I've been bitten by a possibly related issue recently. I'm trying to do almost the same thing as you - cut down a CLOB column to something that can be stored in a VARCHAR2(4000) - but in my case I have a VARCHAR2(4000 CHAR) column in the database and my connection is set up to use CHAR semantics. Nevertheless, I've found that sending anything over 4000 bytes fails with a "value too large" error, even if it is fewer than 4000 characters.
Significantly smaller columns work correctly, but I still got the same issue using 3999, 3990, etc.; I suspect that the DB client drivers only permit a maximum of 4000 bytes for a VARCHAR2, even when operating with CHAR semantics. Or, given your experience, perhaps only 3999 bytes (maybe it's 4000 total, being 3999 bytes of string data and one terminator).

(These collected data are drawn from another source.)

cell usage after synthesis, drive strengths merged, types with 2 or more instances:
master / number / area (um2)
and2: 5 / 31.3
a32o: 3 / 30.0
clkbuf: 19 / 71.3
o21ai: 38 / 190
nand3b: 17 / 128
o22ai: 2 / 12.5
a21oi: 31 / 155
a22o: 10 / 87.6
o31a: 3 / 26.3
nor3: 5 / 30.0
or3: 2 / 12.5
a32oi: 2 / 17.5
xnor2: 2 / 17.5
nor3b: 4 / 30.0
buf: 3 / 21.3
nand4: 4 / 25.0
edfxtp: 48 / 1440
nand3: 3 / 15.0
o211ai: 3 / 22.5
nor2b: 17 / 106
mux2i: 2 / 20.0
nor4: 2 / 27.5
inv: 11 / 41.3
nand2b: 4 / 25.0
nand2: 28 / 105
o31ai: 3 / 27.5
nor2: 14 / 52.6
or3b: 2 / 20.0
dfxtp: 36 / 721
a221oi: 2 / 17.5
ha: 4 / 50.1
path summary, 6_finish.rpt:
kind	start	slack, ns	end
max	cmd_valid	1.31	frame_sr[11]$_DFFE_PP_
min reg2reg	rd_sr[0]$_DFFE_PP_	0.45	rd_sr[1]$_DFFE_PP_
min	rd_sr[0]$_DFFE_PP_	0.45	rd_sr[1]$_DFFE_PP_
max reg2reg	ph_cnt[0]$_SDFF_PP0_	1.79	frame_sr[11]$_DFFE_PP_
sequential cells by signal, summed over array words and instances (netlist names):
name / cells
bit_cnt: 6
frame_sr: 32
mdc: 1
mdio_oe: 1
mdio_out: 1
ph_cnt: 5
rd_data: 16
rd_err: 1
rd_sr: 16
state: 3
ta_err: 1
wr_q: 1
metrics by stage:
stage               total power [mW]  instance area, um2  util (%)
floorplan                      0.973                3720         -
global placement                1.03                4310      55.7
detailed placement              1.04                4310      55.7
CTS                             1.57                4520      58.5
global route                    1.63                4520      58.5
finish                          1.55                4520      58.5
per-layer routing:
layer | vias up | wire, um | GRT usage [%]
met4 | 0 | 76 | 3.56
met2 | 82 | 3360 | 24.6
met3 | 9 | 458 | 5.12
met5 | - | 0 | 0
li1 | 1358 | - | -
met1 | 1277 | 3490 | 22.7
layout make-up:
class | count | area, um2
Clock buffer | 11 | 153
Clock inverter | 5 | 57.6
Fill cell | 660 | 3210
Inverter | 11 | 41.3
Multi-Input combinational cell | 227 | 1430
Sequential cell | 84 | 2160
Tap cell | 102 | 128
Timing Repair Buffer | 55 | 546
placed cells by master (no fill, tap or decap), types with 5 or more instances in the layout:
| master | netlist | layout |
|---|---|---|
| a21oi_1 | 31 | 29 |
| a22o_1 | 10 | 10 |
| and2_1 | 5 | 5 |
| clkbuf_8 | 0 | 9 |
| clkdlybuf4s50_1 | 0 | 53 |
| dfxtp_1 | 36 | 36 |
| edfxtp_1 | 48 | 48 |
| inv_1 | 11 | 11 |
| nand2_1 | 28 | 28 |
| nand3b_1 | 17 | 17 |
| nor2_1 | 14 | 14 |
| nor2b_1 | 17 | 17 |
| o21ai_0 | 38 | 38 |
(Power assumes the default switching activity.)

In my case I had to truncate the string short enough to account for as many multi-byte characters as we would reasonably expect (the database being in UTF-8), which is both unnecessarily restrictive in most cases and fragile in problematic cases. Since you're operating in byte semantics, it looks like you only have to limit it to 3999 - console yourself with the thought that it could be worse!
Hi Both, I've had this issue in the past whilst importing from Oracle. Leave the source as clob, look in the sq_qual and choose 'text 4000' datatype. next add an expression and substring the field in chunks of 4000
You'll need to test what is the maximum amount of data stored in that field (rather than what is the possible maximum amount of data stored in the field max(length(field_clob)) in order to know how many substr you will need.
Thanks, but I believe you misunderstand the problem. The issue is that under some circumstances, sending a 4000 byte (resp. character) string to an Oracle VARCHAR2(4000) column fails with a "value too large" error, even when the string is confirmed to fit in 4000 bytes (resp. characters).
In other words, cutting up the clob isn't the problem, it's storing the pieces.
Thanks for the replies, everyone. And sorry about hijacking this thread; this probably should have been a separate conversation.
I've considered doing that, and I probably would have tried it had I not found the "reduce the target column by one" workaround. In our case, we would have "sub-stringed" once and forgot about the rest (we are purposefully truncating). However, as Sacha said, this wasn't the original problem, and I'm willing to bet that if I tried that approach, we'd still find situations where Informatica is sending too much data to the target.
Since my last post we've spent several additional hours testing about everything we could think of. We had a large set of test data we ran, and we found repeatable situations where Informatica would send one (one and only one) additional character to the target. We believe one of two situations is possible:
- We are unaware of some setting that would properly sync-up the byte vs char discrepancy (if that is what's going on here)
- We have encountered a bug, where, in certain situations, Informatica is not properly truncating data to the appropriate length/byte as defined in the source qualifier and target object.